Segment Start: Provided records
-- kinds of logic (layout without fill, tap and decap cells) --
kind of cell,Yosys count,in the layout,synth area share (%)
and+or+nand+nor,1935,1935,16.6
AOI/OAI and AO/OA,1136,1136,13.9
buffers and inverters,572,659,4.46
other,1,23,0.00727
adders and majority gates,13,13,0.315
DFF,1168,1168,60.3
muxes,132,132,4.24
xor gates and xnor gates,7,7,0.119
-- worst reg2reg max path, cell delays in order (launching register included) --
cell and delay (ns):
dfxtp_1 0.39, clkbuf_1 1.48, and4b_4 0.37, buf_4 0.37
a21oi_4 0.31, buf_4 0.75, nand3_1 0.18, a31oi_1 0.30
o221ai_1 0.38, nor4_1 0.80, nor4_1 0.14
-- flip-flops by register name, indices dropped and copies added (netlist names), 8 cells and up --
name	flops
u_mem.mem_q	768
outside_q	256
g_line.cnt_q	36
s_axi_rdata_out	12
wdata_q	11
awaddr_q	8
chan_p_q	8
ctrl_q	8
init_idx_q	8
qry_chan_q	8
--- config.mk ---
export PLATFORM = sky130hd
export DESIGN_NAME = icsc_top
export DESIGN_NICKNAME = d
export VERILOG_FILES = /design/src/verilog/icsc_pkg.sv /design/src/verilog/icsc_sync_edge.sv /design/src/verilog/icsc_div.sv /design/src/verilog/icsc_top.sv
export VERILOG_INCLUDE_DIRS = /design/src /design/src/verilog
export SDC_FILE = /design/constraint.sdc
export NUM_CORES = 1
export LEC_CHECK = 0
export BUFFER_PORTS_ARGS = -buffer_cell sky130_fd_sc_hd__buf_2
export CAP_MARGIN = 10
export CORE_MARGIN = 8
export CORE_UTILIZATION = 50
export CTS_CLUSTER_SIZE = 14
export DETAILED_ROUTE_END_ITERATION = 10
export GPL_TIMING_DRIVEN = 0
export HOLD_SLACK_MARGIN = 0.02
export PLACE_DENSITY = 0.74
export SLEW_MARGIN = 20
export SYNTH_ARGS = -nofsm -noshare
export SYNTH_HDL_FRONTEND = slang
export SYNTH_SLANG_ARGS = --single-unit
--- constraint.sdc ---
create_clock -name clk_sys -period 5.5 [get_ports clk_sys]
set_input_delay 0.825 -clock clk_sys [delete_from_list [all_inputs] [get_ports clk_sys]]
set_output_delay 0.825 -clock clk_sys [all_outputs]
set_load 0.02 [all_outputs]
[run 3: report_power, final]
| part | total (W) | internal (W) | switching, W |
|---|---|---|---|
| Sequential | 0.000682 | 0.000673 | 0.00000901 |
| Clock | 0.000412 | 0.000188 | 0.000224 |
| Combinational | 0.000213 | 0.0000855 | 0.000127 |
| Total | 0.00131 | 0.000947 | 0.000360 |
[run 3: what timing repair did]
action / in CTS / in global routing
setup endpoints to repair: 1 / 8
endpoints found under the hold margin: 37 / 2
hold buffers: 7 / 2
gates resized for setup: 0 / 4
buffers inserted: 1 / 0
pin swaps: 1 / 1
<file path="config.mk">
export PLATFORM = sky130hd
export DESIGN_NAME = fail_safe_watchdog
export DESIGN_NICKNAME = d
export VERILOG_FILES = /design/src/rtl/wdog_pkg.sv /design/src/rtl/osc_monitor.sv /design/src/rtl/fail_safe_watchdog.sv
export VERILOG_INCLUDE_DIRS = /design/src /design/src/rtl
export SDC_FILE = /design/constraint.sdc
export NUM_CORES = 1
export LEC_CHECK = 0
export CORE_MARGIN = 3
export CORE_UTILIZATION = 53
export DETAILED_ROUTE_END_ITERATION = 12
export DONT_BUFFER_PORTS = 1
export MAX_ROUTING_LAYER = met4
export PLACE_DENSITY = 0.71
export SLEW_MARGIN = 5
export SYNTH_ARGS = -nofsm -noshare
export SYNTH_HDL_FRONTEND = slang
export SYNTH_HIERARCHICAL = 1
export SYNTH_SLANG_ARGS = --single-unit
</file>
<file path="constraint.sdc">
create_clock -name clk -period 2.3 [get_ports clk]
set_clock_uncertainty 0.2 [all_clocks]
set_input_delay 0.46 -clock clk [delete_from_list [all_inputs] [get_ports clk]]
set_output_delay 0.46 -clock clk [all_outputs]
set_load 0.05 [all_outputs]
</file>
<file path="src/rtl/wdog_params.svh">
`ifndef WDOG_PARAMS_SVH
`define WDOG_PARAMS_SVH

// ==========================================================
// Register indices (byte address is four times the index)
`define IDX_IE0      8'ha8
`define IDX_PRIO     8'ha9
`define IDX_IE1      8'hb8
`define IDX_RELOAD   8'h86

// ==========================================================
// Field positions
`define BIT_ARM      6
`define BIT_START    6
`define BIT_WD_FLAG  6
`define BIT_OSC_FLAG 7
`define BIT_PRESEL   7

// ==========================================================
// Reset values
`define SFR_RST      8'h00
`define RELOAD_RST   8'h00
`define IP_LOW_RST   6'h00
`define COUNT_RST    15'h0000
`define PRE_RST      5'h00
`define RCNT_RST     8'h00

// ==========================================================
// Timing counts
`define WD_TIMEOUT   15'h7ffc
`define PRE_SHORT    5'h01
`define PRE_LONG     5'h1f
`define RST_SHORT    8'h08
`define RST_LONG     8'h80
`define ARM_LAST     2'h1
`define OSC_HOLD     2'h3
`define OSC_MIN      8'h01

`endif

</file>
<file path="src/rtl/wdog_pkg.sv">
package wdog_pkg;

    // ==========================================================
    // Bus carriers
    typedef struct packed {
        logic        read;
        logic        write;
        logic [9:0]  address;
        logic [3:0]  byteenable;
        logic [31:0] writedata;
    } av_req_t;

    typedef struct packed {
        logic [31:0] readdata;
        logic        waitrequest;
    } av_rsp_t;

    // ==========================================================
    // Watchdog states and counter
    typedef enum logic [1:0] {
        WD_IDLE  = 2'b00,
        WD_RUN   = 2'b01,
        WD_RESET = 2'b10
    } wd_state_t;

    typedef logic [14:0] wd_count_t;

endpackage

</file>
<file path="src/rtl/osc_monitor.sv">
`timescale 1ns/1ps
`include "wdog_params.svh"
module osc_monitor #(
    parameter int               WIN_W     = 8,
    parameter logic [WIN_W-1:0] MIN_TICKS = `OSC_MIN
) (
    // Clock and reset
    input  wire logic clk,
    input  wire logic rst_n,
    // Monitor inputs
    input  wire logic enable,
    input  wire logic osc_tick,
    input  wire logic rc_tick,
    // Results
    output logic      osc_reset_q,
    output logic      fail_event_q
);
    logic [WIN_W-1:0] cnt_q;
    logic             fail_q;
    logic             valid_q;
    logic [1:0]       hold_q;
    logic             too_slow;

    assign too_slow = cnt_q < MIN_TICKS;

    // ==========================================================
    // Raw oscillator ticks per reference window
    // raw oscillator compared
    always_ff @(posedge clk or negedge rst_n) begin
        if (!rst_n) begin
            cnt_q <= '0;
        end else if (!enable || rc_tick) begin
            cnt_q <= '0;
        end else if (osc_tick && cnt_q != '1) begin
            cnt_q <= cnt_q + WIN_W'(1);
        end
    end

    always_ff @(posedge clk or negedge rst_n) begin
        if (!rst_n) begin
            fail_q       <= 1'b0;
            fail_event_q <= 1'b0;
        end else if (!enable) begin
            fail_q       <= 1'b0;
            fail_event_q <= 1'b0;
        end else begin
            fail_event_q <= rc_tick & valid_q & too_slow & ~fail_q;
            if (rc_tick && valid_q) begin
                fail_q <= too_slow;
            end
        end
    end

    // First window after reset or enable is partial; judging it
    // would report a false failure
    always_ff @(posedge clk or negedge rst_n) begin
        if (!rst_n) begin
            valid_q <= 1'b0;
        end else if (!enable) begin
            valid_q <= 1'b0;
        end else if (rc_tick) begin
            valid_q <= 1'b1;
        end
    end

    always_ff @(posedge clk or negedge rst_n) begin
        if (!rst_n) begin
            hold_q <= 2'h0;
        end else if (!enable) begin
            hold_q <= 2'h0;
        end else if (fail_q) begin
            hold_q <= `OSC_HOLD;
        end else if (hold_q != 2'h0) begin
            hold_q <= hold_q - 2'h1;
        end
    end

    always_ff @(posedge clk or negedge rst_n) begin
        if (!rst_n) begin
            osc_reset_q <= 1'b0;
        end else begin
            osc_reset_q <= enable & (fail_q | (hold_q != 2'h0));
        end
    end
endmodule

</file>
<file path="src/rtl/fail_safe_watchdog.sv">
`timescale 1ns/1ps
`include "wdog_params.svh"
module fail_safe_watchdog (
    // Clock and reset
    input  wire logic              clk,
    input  wire logic              rst_n,
    // Avalon-MM slave
    input  wire wdog_pkg::av_req_t av_req,
    output wdog_pkg::av_rsp_t      av_rsp,
    // Pins
    input  wire logic              powersave_autostart_pin,
    input  wire logic              osc_monitor_enable_pin,
    input  wire logic              osc_tick,
    input  wire logic              rc_tick,
    // Reset outputs
    output logic                   sys_reset_q,
    output logic                   port_force_ones_q
);
    import wdog_pkg::*;

    // ==========================================================
    // Declarations
    logic        wait_q;
    logic [31:0] rdata_q;
    logic [7:0]  rbyte;
    logic        req;
    logic        accept;
    logic        wr_lane;
    logic        wr_ie0;
    logic        wr_ie1;
    logic        wr_prio;
    logic        wr_rel;
    logic [7:0]  wdata;
    logic [7:0]  ie0_q;
    logic [1:0]  arm_age_q;
    logic [7:0]  ie1_q;
    logic [5:0]  ip_low_q;
    logic        wd_timeout_flag_q;
    logic        osc_fail_flag_q;
    logic [7:0]  wd_reload_reg_q;
    logic [6:0]  reload_val;
    logic        boot_q;
    wd_state_t   state_q;
    wd_state_t   state_d;
    logic        load;
    logic        start_wr;
    logic        refresh;
    logic        wd_enter;
    wd_count_t   count_q;
    logic [4:0]  pre_q;
    logic [4:0]  pre_lim;
    logic [7:0]  rst_cnt_q;
    logic        osc_rst;
    logic        osc_fail_evt;
    logic        int_rst;
    logic        running;

    function automatic logic hit(input logic [9:0] a, input logic [7:0] idx);
        return (a[9:2] == idx) && (a[1:0] == 2'h0);
    endfunction

    // ==========================================================
    // Bus handshake: one wait cycle per access
    assign req    = av_req.read | av_req.write;
    assign accept = req & ~wait_q;
    assign av_rsp = '{readdata: rdata_q, waitrequest: wait_q};

    always_ff @(posedge clk or negedge rst_n) begin
        if (!rst_n) begin
            wait_q <= 1'b1;
        end else begin
            wait_q <= ~(req & wait_q);
        end
    end

    // Writes are dropped while any internal reset holds the chip
    assign int_rst = (state_q == WD_RESET) | osc_rst;
    assign wdata   = av_req.writedata[7:0];
    assign wr_lane = accept & av_req.write & av_req.byteenable[0] & ~int_rst;
    assign wr_ie0  = wr_lane & hit(av_req.address, `IDX_IE0);
    assign wr_ie1  = wr_lane & hit(av_req.address, `IDX_IE1);
    assign wr_prio = wr_lane & hit(av_req.address, `IDX_PRIO);
    assign wr_rel  = wr_lane & hit(av_req.address, `IDX_RELOAD);
    assign running = state_q != WD_IDLE;

    always_comb begin
        rbyte = 8'h00;
        if (hit(av_req.address, `IDX_IE0)) begin
            rbyte = ie0_q;
        end else if (hit(av_req.address, `IDX_IE1)) begin
            rbyte = ie1_q;
            rbyte[`BIT_START] = running;
        end else if (hit(av_req.address, `IDX_PRIO)) begin
            rbyte = {osc_fail_flag_q, wd_timeout_flag_q, ip_low_q};
        end else if (hit(av_req.address, `IDX_RELOAD)) begin
            rbyte = wd_reload_reg_q;
        end
    end

    always_ff @(posedge clk or negedge rst_n) begin
        if (!rst_n) begin
            rdata_q <= 32'h0000_0000;
        end else if (req && wait_q) begin
            rdata_q <= {24'h00_0000, rbyte};
        end
    end

    // ==========================================================
    // Arm bit with automatic clear
    always_ff @(posedge clk or negedge rst_n) begin
        if (!rst_n) begin
            ie0_q     <= `SFR_RST;
            arm_age_q <= 2'h0;
        end else if (int_rst) begin
            ie0_q     <= `SFR_RST;
            arm_age_q <= 2'h0;
        end else if (wr_ie0) begin
            ie0_q     <= wdata;
            arm_age_q <= 2'h0;
        end else if (ie0_q[`BIT_ARM]) begin
            if (arm_age_q == `ARM_LAST) begin
                ie0_q[`BIT_ARM] <= 1'b0;
            end
            arm_age_q <= arm_age_q + 2'h1;
        end
    end

    always_ff @(posedge clk or negedge rst_n) begin
        if (!rst_n) begin
            ie1_q <= `SFR_RST;
        end else if (int_rst) begin
            ie1_q <= `SFR_RST;
        end else if (wr_ie1) begin
            ie1_q <= wdata;
        end
    end

    // ==========================================================
    // Status flags: hardware set wins over a software write
    always_ff @(posedge clk or negedge rst_n) begin
        if (!rst_n) begin
            ip_low_q <= `IP_LOW_RST;
        end else if (int_rst) begin
            ip_low_q <= `IP_LOW_RST;
        end else if (wr_prio) begin
            ip_low_q <= wdata[5:0];
        end
    end

    always_ff @(posedge clk or negedge rst_n) begin
        if (!rst_n) begin
            wd_timeout_flag_q <= 1'b0;
        end else if (wd_enter) begin
            wd_timeout_flag_q <= 1'b1;
        end else if (wr_prio) begin
            wd_timeout_flag_q <= wdata[`BIT_WD_FLAG];
        end
    end

    always_ff @(posedge clk or negedge rst_n) begin
        if (!rst_n) begin
            osc_fail_flag_q <= 1'b0;
        end else if (osc_fail_evt) begin
            osc_fail_flag_q <= 1'b1;
        end else if (wr_prio) begin
            osc_fail_flag_q <= wdata[`BIT_OSC_FLAG];
        end
    end

    // ==========================================================
    // Reload register
    // writable except while an internal reset holds the chip
    always_ff @(posedge clk or negedge rst_n) begin
        if (!rst_n) begin
            wd_reload_reg_q <= `RELOAD_RST;
        end else if (wd_enter || int_rst) begin
            wd_reload_reg_q <= `RELOAD_RST;
        end else if (wr_rel) begin
            wd_reload_reg_q <= wdata;
        end
    end

    assign reload_val = wd_reload_reg_q[6:0];

    // ==========================================================
    // Watchdog state machine
    // Strap sampled on the first edge after release, never under reset
    always_ff @(posedge clk or negedge rst_n) begin
        if (!rst_n) begin
            boot_q <= 1'b1;
        end else begin
            boot_q <= 1'b0;
        end
    end

    assign start_wr = wr_ie1 & wdata[`BIT_START];
    assign refresh  = start_wr & ie0_q[`BIT_ARM];

    always_comb begin
        state_d = state_q;
        load    = 1'b0;
        case (state_q)
            WD_IDLE: begin
                if ((boot_q && powersave_autostart_pin) || start_wr) begin
                    state_d = WD_RUN;
                    load    = 1'b1;
                end
            end
            WD_RUN: begin
                if (count_q == `WD_TIMEOUT) begin
                    state_d = WD_RESET;
                end else if (refresh) begin
                    load = 1'b1;
                end
            end
            WD_RESET: begin
                if (rst_cnt_q == 8'h01) begin
                    state_d = WD_RUN;
                end
            end
            default: begin
                state_d = WD_IDLE;
            end
        endcase
    end

    assign wd_enter = (state_q == WD_RUN) && (state_d == WD_RESET);

    always_ff @(posedge clk or negedge rst_n) begin
        if (!rst_n) begin
            state_q <= WD_IDLE;
        end else begin
            state_q <= state_d;
        end
    end

    // ==========================================================
    // Prescaler and 15-bit counter
    // extra divide-by-16
    assign pre_lim = wd_reload_reg_q[`BIT_PRESEL] ? `PRE_LONG : `PRE_SHORT;

    always_ff @(posedge clk or negedge rst_n) begin
        if (!rst_n) begin
            count_q <= `COUNT_RST;
            pre_q   <= `PRE_RST;
        end else if (load) begin
            count_q <= {reload_val, 8'h00};
            pre_q   <= `PRE_RST;
        end else if (state_q != WD_RUN || wd_enter) begin
            count_q <= `COUNT_RST;
            pre_q   <= `PRE_RST;
        end else if (pre_q == pre_lim) begin
            count_q <= count_q + 15'h0001;
            pre_q   <= `PRE_RST;
        end else begin
            pre_q   <= pre_q + 5'h01;
        end
    end

    always_ff @(posedge clk or negedge rst_n) begin
        if (!rst_n) begin
            rst_cnt_q <= `RCNT_RST;
        end else if (wd_enter) begin
            rst_cnt_q <= wd_reload_reg_q[`BIT_PRESEL] ? `RST_LONG : `RST_SHORT;
        end else if (state_q == WD_RESET) begin
            rst_cnt_q <= rst_cnt_q - 8'h01;
        end
    end

    // ==========================================================
    // Oscillator monitor and reset outputs
    osc_monitor u_osc (
        .clk          (clk),
        .rst_n        (rst_n),
        .enable       (osc_monitor_enable_pin),
        .osc_tick     (osc_tick),
        .rc_tick      (rc_tick),
        .osc_reset_q  (osc_rst),
        .fail_event_q (osc_fail_evt)
    );

    always_ff @(posedge clk or negedge rst_n) begin
        if (!rst_n) begin
            sys_reset_q       <= 1'b0;
            port_force_ones_q <= 1'b0;
        end else begin
            sys_reset_q       <= (state_d == WD_RESET) | osc_rst;
            port_force_ones_q <= osc_rst;
        end
    end
endmodule

</file>
$ cat config.mk
export PLATFORM = sky130hd
export DESIGN_NAME = gpa_port
export DESIGN_NICKNAME = d
export VERILOG_FILES = /design/src/verilog/gpa_pkg.sv /design/src/verilog/gpa_port.sv /design/src/verilog/gpa_pin_sync.sv
export VERILOG_INCLUDE_DIRS = /design/src /design/src/verilog
export SDC_FILE = /design/constraint.sdc
export NUM_CORES = 1
export LEC_CHECK = 0
export BUFFER_PORTS_ARGS = -buffer_cell sky130_fd_sc_hd__buf_4
export CAP_MARGIN = 20
export CORE_MARGIN = 3
export CORE_UTILIZATION = 30
export DETAILED_ROUTE_END_ITERATION = 6
export GPL_ROUTABILITY_DRIVEN = 0
export PLACE_DENSITY_LB_ADDON = 0.12
export SETUP_SLACK_MARGIN = 0.15
export SLEW_MARGIN = 0
export SYNTH_ARGS = -nofsm -noshare
export SYNTH_HDL_FRONTEND = slang
export SYNTH_SLANG_ARGS = --single-unit
$ cat constraint.sdc
create_clock -name i_clk -period 3.1 [get_ports i_clk]
set_input_delay 0.465 -clock i_clk [delete_from_list [all_inputs] [get_ports i_clk]]
set_output_delay 0.465 -clock i_clk [all_outputs]
set_load 0.02 [all_outputs]
$ cat src/verilog/gpa_cfg.svh
`ifndef GPA_CFG_SVH
`define GPA_CFG_SVH

`define GPA_ADDR_DIR      16'hffd1
`define GPA_ADDR_DATA     16'hffd3
`define GPA_DIR_RST_MODE1 8'h00
`define GPA_DIR_RST_MODE3 8'h80
`define GPA_DATA_RST      8'h00
`define GPA_READ_ONES     8'hff
`define GPA_READ_ZERO     8'h00
`define GPA_LANES         8

`endif

$ cat src/verilog/gpa_pkg.sv
package gpa_pkg;
  typedef logic [7:0]  gpa_byte_t;
  typedef logic [15:0] gpa_addr_t;

  typedef struct packed {
    gpa_byte_t  dir;
    gpa_byte_t  data;
    gpa_byte_t  rdata;
    gpa_byte_t  pin_out;
    gpa_byte_t  pin_oe;
    logic       init_done;
  } gpa_state_t;

  typedef struct packed {
    gpa_byte_t  meta;
    gpa_byte_t  sync;
  } gpa_sync_state_t;
endpackage : gpa_pkg

$ cat src/verilog/gpa_port.sv
// Behaviour
// - The direction register has one bit per pin, where 1 makes the pin an output and 0 an input.
// - The direction register cannot be read back and reads as all ones.
// - Reset or hardware standby loads direction 00 in mode 1 and 80 in mode 3.
// - Software standby leaves both registers exactly as they were written.
// - In software standby every output pin keeps driving its present level, except in a cycle that writes FFD1 or FFD3.
// - The data register is eight readable and writable bits of output data.
// - Reading the port returns the data-register bit for each output pin.
// - Reading the port returns the sampled pin level for each input pin.
// - Reset or hardware standby clears the data register to 00 in every mode.
// - Direction decodes at FFD1 and data at FFD3 on the low 16 address bits.
//
// Local design decision: the address-and-strobe port.
`timescale 1ns/1ps
`include "gpa_cfg.svh"

module gpa_port
  import gpa_pkg::*;
(
  // Clock, reset and enable
  input  wire logic       i_clk,
  input  wire logic       i_rst,
  input  wire logic       i_ce,
  // Operating state
  input  wire logic       i_mode3,
  input  wire logic       i_hw_standby,
  input  wire logic       i_sw_standby,
  // Register port
  input  wire logic [15:0] i_addr,
  input  wire gpa_byte_t  i_wdata,
  input  wire logic       i_wr,
  input  wire logic       i_rd,
  output      gpa_byte_t  o_rdata,
  // Port pins
  input  wire gpa_byte_t  i_pin,
  output      gpa_byte_t  o_pin,
  output      gpa_byte_t  o_pin_oe
);

  // Registered state and the value it takes at the next enabled edge.
  gpa_state_t     st_reg;
  gpa_state_t     st_next;

  // Pin levels after the two-stage synchroniser.
  gpa_byte_t      pin_sync;

  // Address decode on the low 16 bits.
  logic           hit_dir;
  logic           hit_data;
  logic           hit_none;

  // Register strobes, qualified by the loading cycle.
  logic           run;
  logic           wr_dir;
  logic           wr_data;
  logic           rd_dir;
  logic           rd_data;
  logic           rd_none;

  // Software standby freezes the pin drive.
  logic           hold_pins;

  // Per-pin next values, one lane per pin.
  wire gpa_byte_t dir_lane;
  wire gpa_byte_t data_lane;
  wire gpa_byte_t oe_lane;
  wire gpa_byte_t out_lane;
  wire gpa_byte_t port_view;

  // Values loaded at the first enabled edge after reset or hardware standby.
  gpa_byte_t      dir_init;
  gpa_byte_t      data_init;

  // Read data for the cycle after the read strobe.
  gpa_byte_t      rdata_sel;

  // Nothing but the second stage reaches the read path.
  gpa_pin_sync u_sync (
    .i_clk  (i_clk),
    .i_rst  (i_rst),
    .i_ce   (i_ce),
    .i_pin  (i_pin),
    .o_sync (pin_sync)
  );

  always_comb begin
    hit_dir  = 1'b0;
    hit_data = 1'b0;
    case (i_addr)
      `GPA_ADDR_DIR: begin
        hit_dir = 1'b1;
      end
      `GPA_ADDR_DATA: begin
        hit_data = 1'b1;
      end
      default: begin
        hit_dir  = 1'b0;
        hit_data = 1'b0;
      end
    endcase
  end

  assign hit_none = !hit_dir && !hit_data;

  // Requests in the loading cycle after release are dropped while the strap is taken.
  assign run     = st_reg.init_done;
  assign wr_dir  = run && i_wr && hit_dir;
  assign wr_data = run && i_wr && hit_data;
  assign rd_dir  = run && i_rd && hit_dir;
  assign rd_data = run && i_rd && hit_data;
  assign rd_none = run && i_rd && hit_none;

  // A write in the same cycle still lands, so standby cannot swallow the last update.
  assign hold_pins = run && i_sw_standby && !wr_dir && !wr_data;

  genvar gi;
  generate
    for (gi = 0; gi < `GPA_LANES; gi++) begin : g_lane
      logic dir_bit;
      logic data_bit;
      logic oe_bit;
      logic out_bit;
      logic view_bit;

      // A write replaces the stored bit; otherwise it holds, in software standby too.
      always_comb begin
        if (wr_dir) begin
          dir_bit = i_wdata[gi];
        end else begin
          dir_bit = st_reg.dir[gi];
        end
      end

      always_comb begin
        if (wr_data) begin
          data_bit = i_wdata[gi];
        end else begin
          data_bit = st_reg.data[gi];
        end
      end

      // An input pin is not driven and its drive level is forced low.
      always_comb begin
        if (hold_pins) begin
          oe_bit  = st_reg.pin_oe[gi];
          out_bit = st_reg.pin_out[gi];
        end else begin
          oe_bit  = dir_bit;
          out_bit = data_bit & dir_bit;
        end
      end

      // Output pins read back the stored bit, so a loaded pin cannot change the answer.
      always_comb begin
        if (st_reg.dir[gi]) begin
          view_bit = st_reg.data[gi];
        end else begin
          view_bit = pin_sync[gi];
        end
      end

      assign dir_lane[gi]  = dir_bit;
      assign data_lane[gi] = data_bit;
      assign oe_lane[gi]   = oe_bit;
      assign out_lane[gi]  = out_bit;
      assign port_view[gi] = view_bit;
    end
  endgenerate

  // Mode is a strap, so the mode-dependent direction is taken in a clocked step after release.
  assign dir_init  = i_mode3 ? `GPA_DIR_RST_MODE3 : `GPA_DIR_RST_MODE1;
  assign data_init = `GPA_DATA_RST;

  // Unmapped reads answer zero rather than leaving the last value on the bus.
  always_comb begin
    rdata_sel = `GPA_READ_ZERO;
    case (1'b1)
      rd_dir: begin
        rdata_sel = `GPA_READ_ONES;
      end
      rd_data: begin
        rdata_sel = port_view;
      end
      rd_none: begin
        rdata_sel = `GPA_READ_ZERO;
      end
      default: begin
        rdata_sel = `GPA_READ_ZERO;
      end
    endcase
  end

  always_comb begin
    st_next       = st_reg;
    st_next.rdata = rdata_sel;
    if (!st_reg.init_done) begin
      st_next.dir       = dir_init;
      st_next.data      = data_init;
      st_next.pin_oe    = dir_init;
      st_next.pin_out   = data_init & dir_init;
      st_next.init_done = 1'b1;
    end else begin
      st_next.dir     = dir_lane;
      st_next.data    = data_lane;
      st_next.pin_oe  = oe_lane;
      st_next.pin_out = out_lane;
    end
  end

  // Hardware standby has the same effect as reset on st_reg; only reset clears the pin synchroniser.
  always_ff @(posedge i_clk) begin
    if (i_rst || i_hw_standby) begin
      st_reg <= '0;
    end else if (i_ce) begin
      st_reg <= st_next;
    end
  end

  assign o_rdata  = st_reg.rdata;
  assign o_pin    = st_reg.pin_out;
  assign o_pin_oe = st_reg.pin_oe;

endmodule : gpa_port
Segment End: Provided records
--- What is needed ---
Go through the lines above. Select every one that has the string "refresh".

--- Output for this task ---
    logic        refresh;
    assign refresh  = start_wr & ie0_q[`BIT_ARM];
                end else if (refresh) begin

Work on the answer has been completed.